And as we’ll cover below, trademarks are the key protection that identify your products as your own.

To help you best understand your options, we’ll cover:

  • Copyleft vs. Permissive Licenses
  • The Most Popular Types of Open-Source Licenses (and Their Trade-Offs for Startups)
    • GNU General Public License (GPL)
      • Variations: AGPL and LGPL
    • Mozilla Public License (MPL)
    • Apache License 2.0
    • MIT License
  • A Word About BSL & Fair Source (Which Are Not Open Source)
  • The Importance of Copyrights, Patents, Warranties, and Trademarks
  • Best Practices for OSS Startups

As the founder of a startup building a product around an open-source project, you have options among different open-source licenses. Each comes with important benefits and trade-offs we’ll outline below.

Most Popular Licenses for OSS Startups - Heavybit

>> Click to zoom in on this infographic

Some of the most popular open-source licenses, ranked by strictness/permissiveness.

Copyleft vs. Permissive Licenses

A quick-and-dirty open-source definition–the term “open source” refers to software that, per the terms of its license, lets users inspect, modify, and redistribute–unlike the typical proprietary software license, which restricts all three.

In contrast to the Creative Commons Attribution license, which is often used for most forms of digital media and lets users modify and redistribute materials as long as the creator is credited, there are many different licenses for open source.

Rather than review the entire comprehensive list of licenses from our friends at the Open Source Initiative (OSI), we find that a useful shorthand for founders is to divvy them up into one of two categories:

Copyleft (Weak and Strong)

Copyleft (or “sharealike”) is considered a “stricter” class of open-source license. While copyleft licenses generally let users modify and use a project’s materials for their own purposes, they also stipulate reciprocity of copyright protection and information for any derivative work.

Specifically, projects derived from a copyleft project must also carry a copyleft license, and distribute source code alongside any executables. Because of their requirements, copyleft is less compatible with other software licenses, which makes joint distribution more challenging. As such, copyleft licenses aren’t used as often for closed-source, proprietary software projects.

Weak copyleft variants have lighter requirements around whether derivative projects must also be copyleft. Most commonly, weak copyleft licenses make exceptions for open-source components such as a project’s software library, which other software products (that use a different license) may link to, without being subject to copyleft licensing requirements themselves.

GPL is an example of a strong copyleft license. MPL is an example of a weak copyleft license.

Permissive

One of the earliest open-source licenses was the Berkeley Software Distribution (BSD) license. Since the advent of the BSD license, other, more startup-friendly permissive licenses have emerged, which generally carry fewer restrictions than copyleft licenses, including the BSD 3-clause variant, which covers redistributions of source code and binaries, as well as restrictions on endorsements, and the Unlicense, which carries copyright protections but little else.

Permissively-licensed open-source projects generally let users utilize, modify, and redistribute their materials, so long as they provide attribution to the original source.

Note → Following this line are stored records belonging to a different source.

`src/rtl/reset_sequencer_if.sv`:
```
// Reset sequencer signal bundle: lock/request inputs and staged reset outputs.
// The master side is the sequencer itself; the slave side is the clock/CPU/consumer side.
interface reset_sequencer_if;
  logic       clk_locked;
  logic       sysresetreq;
  logic       bus_reset_n;
  logic       periph_reset_n;
  logic       cpu_reset_n;
  logic       seq_done;
  logic [1:0] reset_cause;

  modport master (
    input  clk_locked,
    input  sysresetreq,
    output bus_reset_n,
    output periph_reset_n,
    output cpu_reset_n,
    output seq_done,
    output reset_cause
  );

  modport slave (
    output clk_locked,
    output sysresetreq,
    input  bus_reset_n,
    input  periph_reset_n,
    input  cpu_reset_n,
    input  seq_done,
    input  reset_cause
  );
endinterface

```
`src/rtl/reset_sequencer.sv`:
```
// Staged reset sequencer: qualifies MMCM lock, then releases bus, peripheral and CPU resets in order.
// A CPU system reset request re-runs the peripheral and CPU stages while the bus stays out of reset.

// Invariant checker for the reset outputs; instantiated by the sequencer.
module reset_sequencer_checker (
  input logic hclk,
  input logic bus_reset_n,
  input logic periph_reset_n,
  input logic cpu_reset_n,
  input logic seq_done
);
  // Release ordering must hold on every cycle.
  a_cpu_after_periph : assert property (@(posedge hclk) cpu_reset_n |-> periph_reset_n);
  a_periph_after_bus : assert property (@(posedge hclk) periph_reset_n |-> bus_reset_n);
  a_done_in_run      : assert property (@(posedge hclk) seq_done |-> cpu_reset_n);
endmodule

module reset_sequencer #(
  parameter int unsigned LOCK_STABLE_CYCLES = 1024,
  parameter int unsigned STAGE_DELAY        = 16,
  parameter int unsigned CNT_W              = 16
) (
  input  logic                hclk,
  input  logic                ext_reset_n,
  reset_sequencer_if.master   rs
);

  typedef enum logic [2:0] {
    S_WAIT_LOCK  = 3'd0,
    S_STG_BUS    = 3'd1,
    S_STG_PERIPH = 3'd2,
    S_RUN        = 3'd3,
    S_SW_HOLD    = 3'd4
  } state_e;

  localparam logic [1:0] CAUSE_EXT  = 2'd0;
  localparam logic [1:0] CAUSE_LOCK = 2'd1;
  localparam logic [1:0] CAUSE_SW   = 2'd2;

  localparam logic [CNT_W-1:0] LOCK_LAST  = CNT_W'(LOCK_STABLE_CYCLES - 1);
  localparam logic [CNT_W-1:0] STAGE_LAST = CNT_W'(STAGE_DELAY - 1);
  localparam logic [CNT_W-1:0] CNT_ZERO   = {CNT_W{1'b0}};
  localparam logic [CNT_W-1:0] CNT_ONE    = {{(CNT_W-1){1'b0}}, 1'b1};

  // Released-reset pattern {cpu, periph, bus} for each state.
  function automatic logic [2:0] release_vec(input state_e s);
    logic [2:0] v;
    case (s)
      S_STG_BUS:    v = 3'b001;
      S_STG_PERIPH: v = 3'b011;
      S_RUN:        v = 3'b111;
      S_SW_HOLD:    v = 3'b001;
      default:      v = 3'b000;
    endcase
    return v;
  endfunction

  state_e           state_q, state_d;
  logic [CNT_W-1:0] cnt_q, cnt_d;
  logic [CNT_W-1:0] cnt_cmp_s, cnt_inc_s;
  logic             cnt_last_s;
  logic             sync1_q, lock_s_q;
  logic             bus_q, periph_q, cpu_q, done_q;
  logic [1:0]       cause_q, cause_d;
  logic [2:0]       rel_d;

  // Two-flop synchroniser for the asynchronous MMCM lock.
  always_ff @(posedge hclk) begin
    if (!ext_reset_n) begin
      sync1_q  <= 1'b0;
      lock_s_q <= 1'b0;
    end else begin
      sync1_q  <= rs.clk_locked;
      lock_s_q <= sync1_q;
    end
  end

  // Shared delay counter: compare value depends on state; increment saturates at it.
  always_comb begin
    cnt_cmp_s = STAGE_LAST;
    case (state_q)
      S_WAIT_LOCK: cnt_cmp_s = LOCK_LAST;
      default:     cnt_cmp_s = STAGE_LAST;
    endcase
    cnt_last_s = (cnt_q == cnt_cmp_s);
    if (cnt_last_s) begin
      cnt_inc_s = cnt_q;
    end else begin
      cnt_inc_s = cnt_q + CNT_ONE;
    end
  end

  // Next-state logic; lock loss outranks both sysresetreq and counter expiry.
  always_comb begin
    state_d = state_q;
    cnt_d   = cnt_q;
    cause_d = cause_q;
    if ((state_q != S_WAIT_LOCK) && !lock_s_q) begin
      state_d = S_WAIT_LOCK;
      cnt_d   = CNT_ZERO;
      cause_d = CAUSE_LOCK;
    end else begin
      case (state_q)
        S_WAIT_LOCK: begin
          if (!lock_s_q) begin
            cnt_d = CNT_ZERO;
          end else if (cnt_last_s) begin
            state_d = S_STG_BUS;
            cnt_d   = CNT_ZERO;
          end else begin
            cnt_d = cnt_inc_s;
          end
        end
        S_STG_BUS: begin
          if (cnt_last_s) begin
            state_d = S_STG_PERIPH;
            cnt_d   = CNT_ZERO;
          end else begin
            cnt_d = cnt_inc_s;
          end
        end
        S_STG_PERIPH: begin
          if (cnt_last_s) begin
            state_d = S_RUN;
            cnt_d   = CNT_ZERO;
          end else begin
            cnt_d = cnt_inc_s;
          end
        end
        S_RUN: begin
          if (rs.sysresetreq) begin
            state_d = S_SW_HOLD;
            cnt_d   = CNT_ZERO;
            cause_d = CAUSE_SW;
          end else begin
            cnt_d = CNT_ZERO;
          end
        end
        S_SW_HOLD: begin
          // Leaves after exactly STAGE_DELAY cycles regardless of sysresetreq.
          if (cnt_last_s) begin
            state_d = S_STG_PERIPH;
            cnt_d   = CNT_ZERO;
          end else begin
            cnt_d = cnt_inc_s;
          end
        end
        default: begin
          state_d = S_WAIT_LOCK;
          cnt_d   = CNT_ZERO;
        end
      endcase
    end
    rel_d = release_vec(state_d);
  end

  // State, counter and outputs update together; outputs reflect the state being entered.
  always_ff @(posedge hclk) begin
    if (!ext_reset_n) begin
      state_q  <= S_WAIT_LOCK;
      cnt_q    <= CNT_ZERO;
      bus_q    <= 1'b0;
      periph_q <= 1'b0;
      cpu_q    <= 1'b0;
      done_q   <= 1'b0;
      cause_q  <= CAUSE_EXT;
    end else begin
      state_q  <= state_d;
      cnt_q    <= cnt_d;
      bus_q    <= rel_d[0];
      periph_q <= rel_d[1];
      cpu_q    <= rel_d[2];
      done_q   <= (state_d == S_RUN);
      cause_q  <= cause_d;
    end
  end

  assign rs.bus_reset_n    = bus_q;
  assign rs.periph_reset_n = periph_q;
  assign rs.cpu_reset_n    = cpu_q;
  assign rs.seq_done       = done_q;
  assign rs.reset_cause    = cause_q;

  reset_sequencer_checker u_chk (
    .hclk           (hclk),
    .bus_reset_n    (bus_q),
    .periph_reset_n (periph_q),
    .cpu_reset_n    (cpu_q),
    .seq_done       (done_q)
  );

endmodule

```
`src/flat_wrapper.sv`:
```
// flat-port wrapper written by rule: the top's interface ports become plain ports
module reset_sequencer_flat 
#(
  parameter int unsigned LOCK_STABLE_CYCLES = 1024,
  parameter int unsigned STAGE_DELAY        = 16,
  parameter int unsigned CNT_W              = 16
)
  (hclk, ext_reset_n, rs_clk_locked, rs_sysresetreq, rs_bus_reset_n, rs_periph_reset_n, rs_cpu_reset_n, rs_seq_done, rs_reset_cause);
  reset_sequencer_if rs_i ();
  input  logic hclk;
  input  logic ext_reset_n;
  input wire logic [$bits(rs_i.clk_locked)-1:0] rs_clk_locked;
  input wire logic [$bits(rs_i.sysresetreq)-1:0] rs_sysresetreq;
  output wire logic [$bits(rs_i.bus_reset_n)-1:0] rs_bus_reset_n;
  output wire logic [$bits(rs_i.periph_reset_n)-1:0] rs_periph_reset_n;
  output wire logic [$bits(rs_i.cpu_reset_n)-1:0] rs_cpu_reset_n;
  output wire logic [$bits(rs_i.seq_done)-1:0] rs_seq_done;
  output wire logic [$bits(rs_i.reset_cause)-1:0] rs_reset_cause;
  assign rs_i.clk_locked = rs_clk_locked;
  assign rs_i.sysresetreq = rs_sysresetreq;
  assign rs_bus_reset_n = rs_i.bus_reset_n;
  assign rs_periph_reset_n = rs_i.periph_reset_n;
  assign rs_cpu_reset_n = rs_i.cpu_reset_n;
  assign rs_seq_done = rs_i.seq_done;
  assign rs_reset_cause = rs_i.reset_cause;
  reset_sequencer #(.LOCK_STABLE_CYCLES(LOCK_STABLE_CYCLES), .STAGE_DELAY(STAGE_DELAY), .CNT_W(CNT_W)) u_core (.hclk(hclk), .ext_reset_n(ext_reset_n), .rs(rs_i));
endmodule
```
`config.mk`:
```
export PLATFORM = sky130hd
export DESIGN_NAME = reset_sequencer_flat
export DESIGN_NICKNAME = d
export VERILOG_FILES = /design/src/rtl/reset_sequencer_if.sv /design/src/rtl/reset_sequencer.sv /design/src/flat_wrapper.sv
export SDC_FILE = /design/constraint.sdc
export NUM_CORES = 1
export LEC_CHECK = 0
export ABC_AREA = 1
export CAP_MARGIN = 10
export CORE_MARGIN = 1
export CORE_UTILIZATION = 34
export CTS_BUF_LIST = sky130_fd_sc_hd__clkbuf_16
export DETAILED_ROUTE_END_ITERATION = 16
export PLACE_DENSITY_LB_ADDON = 0.12
export SLEW_MARGIN = 20
export SYNTH_ARGS = -nofsm -noshare
export SYNTH_HDL_FRONTEND = slang
export SYNTH_SLANG_ARGS = --single-unit
export TNS_END_PERCENT = 50
```
`constraint.sdc`:
```
create_clock -name hclk -period 3.4 [get_ports hclk]
set_input_delay 0.68 -clock hclk [delete_from_list [all_inputs] [get_ports hclk]]
set_output_delay 0.68 -clock hclk [all_outputs]
set_load 0.1 [all_outputs]
```
# Word level (Yosys, flattened, before mapping)
# Cells that the tools add are included.
# op_classes
n_mux,15
n_eq_ne,9
add_sub_neg,1
n_reduce_logical,12
bitwise,1
# ops
op,count
two-way mux 16 bit,2
case mux 16 bit (2 select lines),1
two-way mux 3 bit,6
"adder 16 x 1 -> 16 bit, second input constant",1
equality test 16 x 10 -> 1 bit,1
"equality test 3 x 2 -> 1 bit, second input constant",4
case mux 3 bit (4 select lines),1
two-way mux 10 bit,1
case mux 3 bit (3 select lines),1
"equality test 3 x 1 -> 1 bit, second input constant",2
"equality test 3 bit, second input constant",2
OR reduction 2 bit,3
AND reduction 2 bit,2
nonzero test 2 bit,2
logical NOT 3 bit,1
two-way mux 1 bit,3
nonzero test 3 bit,1
OR reduction 3 bit,1
logical AND 1 bit,1
logical NOT 1 bit,1
inverter 1 bit,1
# totals
reg_bits,27

# Depth between registers and ports, before layout
# logic_depth
depth_word,10
ltp_mapped,12
ltp_nobuf,12

# Worst setup path after synthesis
# OpenSTA, ideal clock, no wires.
# synth_path
kind,register to output
from,"register u_core.done_q, in the netlist u_core.rs.seq_done"
to,output port rs_seq_done
path_slack_ns,1.364
t_arrival_ns,1.356
n_path_buf,1
path_stages_with_launch,2
cell_sequence,dfxtp_1 > buf_4
# synth_rtl
item,line,text
"start, declared",reset_sequencer.sv:63,"logic bus_q, periph_q, cpu_q, done_q;"
"start signal, assigned",reset_sequencer.sv:173,done_q <= (state_d == S_RUN);
"end, declared",flat_wrapper.sv:17,output wire logic [$bits(rs_i.seq_done)-1:0] rs_seq_done;
# No word-level cell between the ends.

==> impl_metrics.py <==
metrics = {
    "status": {
        "outcome": "complete, no violations",
    },
    "timing": {
        "setup_viol": 0,
        "slew_headroom_pct": 35.01,
        "slew_viol_final": 0,
        "finalCritPeriodShare_pct": 70.58,
        "hold_slack_ns": 0.4221,
        "fmax_mhz": 416.7,
        "hold_violations": 0,
        "tns_ns": 0,
        "worst_slack_ns": 1.000,
        "rsz0062_at_grt": "false",
        "tightest_slew_ns": 0.9718,
        "finClkSkew_ns": 0.002030,
        "fin_crit_ns": 2.400,
    },
    "clocking": {
        "cts_tree": "built",
        "clock-sinks": 26,
        "hold_buffers": 0,
        "cts_max_path_buffers": 2,
        "cts_buffers": 3,
        "clk_latency_ns": 0.25,
        "cts-root-buf": "clkbuf_16",
        "postCtsSetupBuffers": 0,
        "cts_resized": 0,
        "htree_levels": 1,
        "clkSlewWorstSetupHoldPaths_ns": 0.06,
    },
    "synthesis": {
        "synth_adder_area_share_pct": 1.015,
        "ys_top_cells_by_count": "26 x dfxtp_1, 25 x nor2_1, 23 x nand2_1",
        "synth_cell_types": 32,
        "synth_area_leaders": "dfxtp_1 42%, nor2_1 7.6%, nand2_1 7.0%, inv_1 4.6%, nand3_1 3.7%",
        "synthArstFlopShare_pct": 0,
        "synthMuxAreaShare_pct": 0,
        "synth_top_family_by_area": "simple AND/OR/NAND/NOR gates",
        "synth.avg_cell_area_um2": 7.951,
        "syn_inst": 155,
        "synth_edf_count": 0,
        "ys_seq_elements": 26,
        "ys.flop_type": "dfxtp_1",
        "ys_warn_count": 0,
        "synth_top_area_share_pct": 42.23,
        "synth_xor_area_share_pct": 4.264,
        "yosysMostFrequentCell": "dfxtp_1",
        "syn_area_um2": 1232,
        "synth_top_area_cell": "dfxtp_1",
        "syn_nets": 160,
        "synth_simple_gate_area_share_pct": 36.35,
        "ys_seq_area_share_pct": 42.23,
        "synth_compound_area_share_pct": 8.426,
    },
    "die": {
        "die_w_um": 62.21,
        "coreArea_um2": 3416,
        "ios": 10,
        "rows": 21,
        "start_util_pct": 36.08,
        "die_area_um2": 3869,
        "die_y_um": 62.21,
    },
    "power": {
        "internal_power_w": 0.0004663,
        "p_switching_w": 0.0001026,
        "switching_share_pct": 18.03,
        "power_density_nw_per_um2": 397.4,
        "ir_drop_v": 0.0001491,
        "power.share.clock_pct": 44.1,
        "sequentialPowerShare_pct": 53.9,
        "p_leak_nw": 0.5536,
        "p_comb_share_pct": 1.9,
    },
    "layout": {
        "fin_nets": 171,
        "regArea_um2": 520.5,
        "fillers": 372,
        "diodes": 0,
        "instances_no_fill": 210,
        "layout-drive-gt1-share_pct": 15.24,
        "area_delta_synth_final_pct": 16.14,
        "utilization_pct": 41.90,
        "multi_input_area_um2": 616.8,
    },
    "grt": {
        "grt_usage_pct": 13.19,
        "grt_pass1_wl_um": 4105,
        "antenna_found_initial": 0,
        "grt_pass1_vias": 1000,
        "grt_max_degree": 16,
        "gr-total-overflow": 0,
    },
    "drt": {
        "wirelength_um": 2206,
        "antenna_left": 0,
        "post_drt_wl_per_cell_um": 10.50,
        "drtIter0Drc": 26,
        "post_drt_via_cell_ratio": 4.671,
        "drc_errors": 0,
        "dr.pass1.iters": 4,
        "vias": 981,
    },
    "worst_setup_path": {
        "timing_worst_setup_path_type": "reg2out",
        "crit_slowest_cell": "clkdlybuf4s50_1",
        "start_kind": "flop",
        "cpPeakStageDelay_ns": 1.13,
        "worstPathMaxFanout": 2,
        "worstPathRequired_ns": 2.72,
        "end_kind": "output port",
        "cp_data_arrival_time_ns": 1.72,
        "path_cells": "clkdlybuf4s50_1",
        "cp_top_family": "buffers and inverters",
        "crit_buf_inv": 1,
    },
    "placement": {
        "hpwlAfterDp_um": 1756,
        "pre_cts_ws_ns": 1.117,
        "dp_cells": 207,
        "gp_congestion": 0.8313,
        "place.port_buffers": 9,
    },
    "run": {
        "drv_cap": 0,
    },
    "worst_hold_path": {
        "hold_path_class": "reg2reg",
    },
}
==> through the flow <==
step / cell area [µm²] / total power [W]
2_1_floorplan: 1232 / 0.0003197
3_3_place_gp: 1356 / 0.0003246
3_5_place_dp: 1356 / 0.0003248
4_1_cts: 1431 / 0.0005785
5_1_grt: 1431 / 0.0005948
6_report: 1431 / 0.0005689
==> power groups by stage <==
stage	logic (W)	registers, W	clock network, W
finish	0.0000110	0.000307	0.000251
global route	0.0000127	0.000307	0.000275
CTS	0.0000112	0.000307	0.000261
detailed placement	0.0000112	0.000314	0
global placement	0.0000110	0.000314	0
floorplan	0.00000625	0.000313	0
==> metal layers <==
metal | vias up | routed length (µm) | track usage [%]
met5 | - | 0 | 0
met4 | 0 | 56 | 6.105
met3 | 7 | 74 | 2.390
met2 | 19 | 1063 | 23.63
met1 | 433 | 1010 | 15.06
li1 | 522 | - | -
==> worst register-to-register path, stage by stage (launching register included) <==
cell and delay, ns:
dfxtp_1 0.37, ha_1 0.20, nand3_1 0.22, nor2_4 0.20
nand3_4 0.10, nand3_2 0.29, o21bai_1 0.17, a21oi_1 0.05
==> registers in the layout, indices dropped and copies added (netlist names) <==
name,flops
u_core.sync1_q,1
u_core.rs.bus_reset_n,1
u_core.cnt_q,16
u_core.rs.reset_cause,2
u_core.state_q,3
u_core.rs.seq_done,1
u_core.rs.periph_reset_n,1
u_core.lock_s_q,1
==> cell usage in the layout, fill, tap and decap left out, drive strengths merged, types with 4 or more instances in the layout <==
| cell | synthesis | layout |
|---|---|---|
| a21oi | 7 | 7 |
| clkdlybuf4s50 | 0 | 9 |
| dfxtp | 26 | 26 |
| inv | 19 | 19 |
| nand2 | 28 | 28 |
| nand3 | 12 | 12 |
| nand4 | 4 | 4 |
| nor2 | 30 | 30 |
| nor3 | 5 | 5 |
| nor3b | 4 | 4 |
==> final cells by class <==
type                            count  share of cell area, %
Multi-Input combinational cell    107                  43.09
Sequential cell                    26                  36.36
Timing Repair Buffer                9                  6.294
Clock buffer                        3                  5.245
Inverter                           19                  4.983
Tap cell                           46                  4.021
==> kinds of logic after synthesis <==
kind of cell             Yosys count
XOR/XNOR                           6
flip-flops                        26
buffers and inverters             22
adder cells (fa/ha/maj)            1
AO/OA/AOI/OAI                     16
AND/OR/NAND/NOR                   84
==> final timing paths <==
| check | startpoint | to | slack, ns | depth (start not counted) |
|---|---|---|---|---|
| setup / recovery | u_core.rs.seq_done | rs_cpu_reset_n | 1.00 | 1 |
| hold / removal | u_core.sync1_q | u_core.lock_s_q | 0.42 | 2 |
| setup reg to reg | u_core.cnt_q[0] | u_core.cnt_q[15] | 1.69 | 7 |
| hold reg to reg | u_core.sync1_q | u_core.lock_s_q | 0.42 | 2 |
Note: power is estimated with default switching activity, not from simulation.
==> RTL edit 1: new RTL, config.mk and constraints unchanged <==
`CNT_W` is set to 16 in 2 places; all go to 32.
--- a/src/rtl/reset_sequencer.sv
+++ b/src/rtl/reset_sequencer.sv
@@ -19,5 +19,5 @@
   parameter int unsigned LOCK_STABLE_CYCLES = 1024,
   parameter int unsigned STAGE_DELAY        = 16,
-  parameter int unsigned CNT_W              = 16
+  parameter int unsigned CNT_W              = 32
 ) (
   input  logic                hclk,
--- a/src/flat_wrapper.sv
+++ b/src/flat_wrapper.sv
@@ -4,5 +4,5 @@
   parameter int unsigned LOCK_STABLE_CYCLES = 1024,
   parameter int unsigned STAGE_DELAY        = 16,
-  parameter int unsigned CNT_W              = 16
+  parameter int unsigned CNT_W              = 32
 )
   (hclk, ext_reset_n, rs_clk_locked, rs_sysresetreq, rs_bus_reset_n, rs_periph_reset_n, rs_cpu_reset_n, rs_seq_done, rs_reset_cause);
Behaviour: same outputs for any inputs over 10 cycles, from zero or initial values and one cycle with ext_reset_n low; that may be too few to reach the edited logic, so the function may still have changed.
==> RTL edit 1 against the unedited design <==
  * Register-to-register slack lost 140 ps
  * Total power is 73% higher
  * Clock skew rose by 3.1 ps
  * Largest power group unchanged
  * Worst setup slack worse by 13 ps
  * Routed wire length grew 110%
  * Final area grew 77%
  * Area after synthesis is 80% higher
  * Via count increased by 86%
  * Sequential cell count up 17
==> RTL edit 1: results (changes against the unedited design) <==
Status -> finished, final reports clean (unchanged)
Crit. Startpoint -> u_core.rs.reset_cause[1] (was u_core.rs.seq_done)
First-pass GRT wire length -> 7.62 mm (was 4.11 mm)
Cts bufs inserted -> 5 (was 3)
Crit path arrival time -> 1730 ps
Hold_sp -> u_core.sync1_q (unchanged)
Top cells by area, synth -> dfxtp_1 (39%), nor2_1 (10%), nand2_1 (7.4%), xor2_1 (4.3%), inv_1 (4.2%) (was dfxtp_1 (42%), nor2_1 (7.6%), nand2_1 (7.0%), inv_1 (4.6%), nand3_1 (3.7%))
Clock H-tree levels -> 2 (was 1)
Synth warn -> 0 (unchanged)
Synth top cells by count -> nor2_1 (62), nand2_1 (44), dfxtp_1 (43) (was dfxtp_1 (26), nor2_1 (25), nand2_1 (23))
Setup Skew -> 5.11 ps (was 2.03 ps)
Crit path max-delay family -> buffers and inverters (unchanged)
Initial antenna violation count -> 0 (unchanged)
Largest net degree at the start of global routing -> 28 (was 16)
CTS Root Cell -> clkbuf_16 (unchanged)
Total Routed Length -> 4.52 mm (was 2.21 mm)
Crit Path Max Fanout -> 2 (unchanged)
Vias -> 1821 (was 981)
Top reg by flops -> u_core.cnt_q (unchanged)
CTS max path bufs -> 2 (unchanged)
Min-delay worst type -> flop to flop (unchanged)
Routability cong. -> 0.841 (was 0.831)
Drt first-iter violations -> 87 (was 26)
Post-synth cell types -> 33 (was 32)
Setup_tns -> 0 ps (unchanged)
Slew @ Worst Pin -> 973 ps (was 972 ps)
# nets final -> 316 (was 171)
Slowest stage cell, crit path -> clkdlybuf4s50_1 (unchanged)
Register area share after synthesis -> 38.8% (was 42.2%)
Clock Latency Late Sink -> 280 ps (was 250 ps)
Net Sw Power -> 0.000204 W (was 0.000103 W)
Inserted Diodes -> 0 (unchanged)
Max reg flops -> 32 (was 16)
Detailed placement HPWL -> 3.50 mm (was 1.76 mm)
Mapped Nets -> 302 (was 160)
Clk slew on worst S/H paths -> 60 ps (about the same)
# port buffers -> 9 (unchanged)
Postcts setup bufs -> 0 (unchanged)
Vias in the first global route -> 1665 (was 1000)
Leakage -> 0.953 nW (was 0.554 nW)
Worst reg2reg path startpoint -> u_core.cnt_q[0] (unchanged)
GR Util All Layers -> 14.8% (was 13.2%)
Worst path max stage delay -> 1120 ps
DR pass1 iterations -> 4 (unchanged)
Post-synthesis async set-or-reset flop share -> 0% (unchanged)
Post_cts resized -> 0 (unchanged)
Layout cells sized above 1 -> 16.0% (was 15.2%)
Peak supply drop -> 0.255 mV (was 0.149 mV)
RTL edit 1: cell count changes after synthesis, sizes merged, moves of 4 or more:
cell,unedited run,this run
xnor2,3,7
nor2,30,79
nand2,28,55
nand4,4,13
o21ai,3,7
xor2,3,11
nor3,5,12
inv,19,32
a31oi,1,5
dfxtp,26,43
RTL edit 1: area by class of cell:
class / count / area (sq um)
flip-flops and latches: 43 / 861
clock buffers: 5 / 125
inverters: 32 / 120
clock inverters: 3 / 15.0
repair buffers: 9 / 90.1
multi-input cells: 220 / 1220
fillers: 649 / 3780
well taps: 77 / 96.3
RTL edit 1: logic make-up (layout without fill, tap and decap cells):
| kind of cell | count (synthesis) | after routing | synth area share (%) |
|---|---|---|---|
| DFF | 43 | 43 | 38.8 |
| AOI/OAI and AO/OA | 24 | 24 | 6.37 |
| adders and majority gates | 1 | 1 | 0.564 |
| buffers and inverters | 34 | 49 | 6.09 |
| xor gates and xnor gates | 18 | 18 | 7.11 |
| and+or+nand+nor | 177 | 177 | 41.1 |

License compliance is generally much easier for permissively-licensed projects.

Permissive licenses are also more compatible with other types of software licenses, making joint distribution much easier. They’re commonly used for commercial products built around open-source projects, though defensibility has become an increasing concern for startups witnessing larger orgs assimilate open-source materials into massive commercial products.

At Heavybit, we consider it to be a best practice for startups building open-source projects to also invest in trademark and protections to ensure their products stay viable in the market and help their community remain sustainable. (More on this below.)

Apache and MIT are examples of permissive licenses.

The Most Popular OSS Licenses (and Their Trade-Offs for Startups)

GNU Public License

GPL-licensed projects give users the right to utilize, modify, study, and distribute software, free of charge. It also requires that any derivative work be distributed under similar terms.

GPL also has variants including the stricter GNU Affero General Public License (AGPL) which offers copyleft protections for software made accessible over a network.

The less-strict GNU Lesser General Public License (LGPL) allows for links between libraries and proprietary applications and its license terms allow modifications to also release under LGPL (rather than GPL), as well as allowing for distribution of proprietary software derivatives that integrate LGPL-licensed software without having to also adopt LGPL.

(However, the LGPL does not provide allowances for two-way dependencies. Products may have dependencies on LGPL-licensed software code without requiring adopting LGPL. But if a LGPL-licensed project has dependencies on the proprietary code from an external project, that project would be required to use LGPL as well.)

Most GPL-licensed projects are either licensed under GPLv2 or GPLv3

GPL was originally written by Richard Stallman, founder of the Free Software Foundation. It’s one of the stricter copyleft licenses available.

It’s perhaps worth noting that Stallman’s work, while groundbreaking, was originally in service of free software–software distributed to allow completely unfettered usage, distribution, and study without having to pay for it–rather than open source specifically.

Examples of Projects That Use GPL

Some examples of projects that use GPL include:

Pros & Cons of GPL

Pro: Strong Protections Against Other Orgs “Privatizing”

As a strong copyleft license, GPL has relatively strong restrictions in place to protect against other corporations incorporating them into their own closed-source, for-profit products.

Pro: Patent Litigation Protections

GPL protects users from patent litigation sought by other users of or contributors to the project.

Pro: Preserves “Openness” of Code

The license stipulates that any modified version of a GPL-licensed project must itself be made publicly available for inspection, ensuring that any changes made to the project itself, or within derivatives, are a matter of public record.

Con: Clashes With Other Licenses, Corporate Products

Because of GPL’s restrictions, it doesn’t play well in joint distributions with software not licensed under GPL. Any software derived from, or distributed with, a GPL project, must also carry GPL and is subject to the same restrictions, such as providing source code (which can make GPL fundamentally incompatible with closed-source proprietary products).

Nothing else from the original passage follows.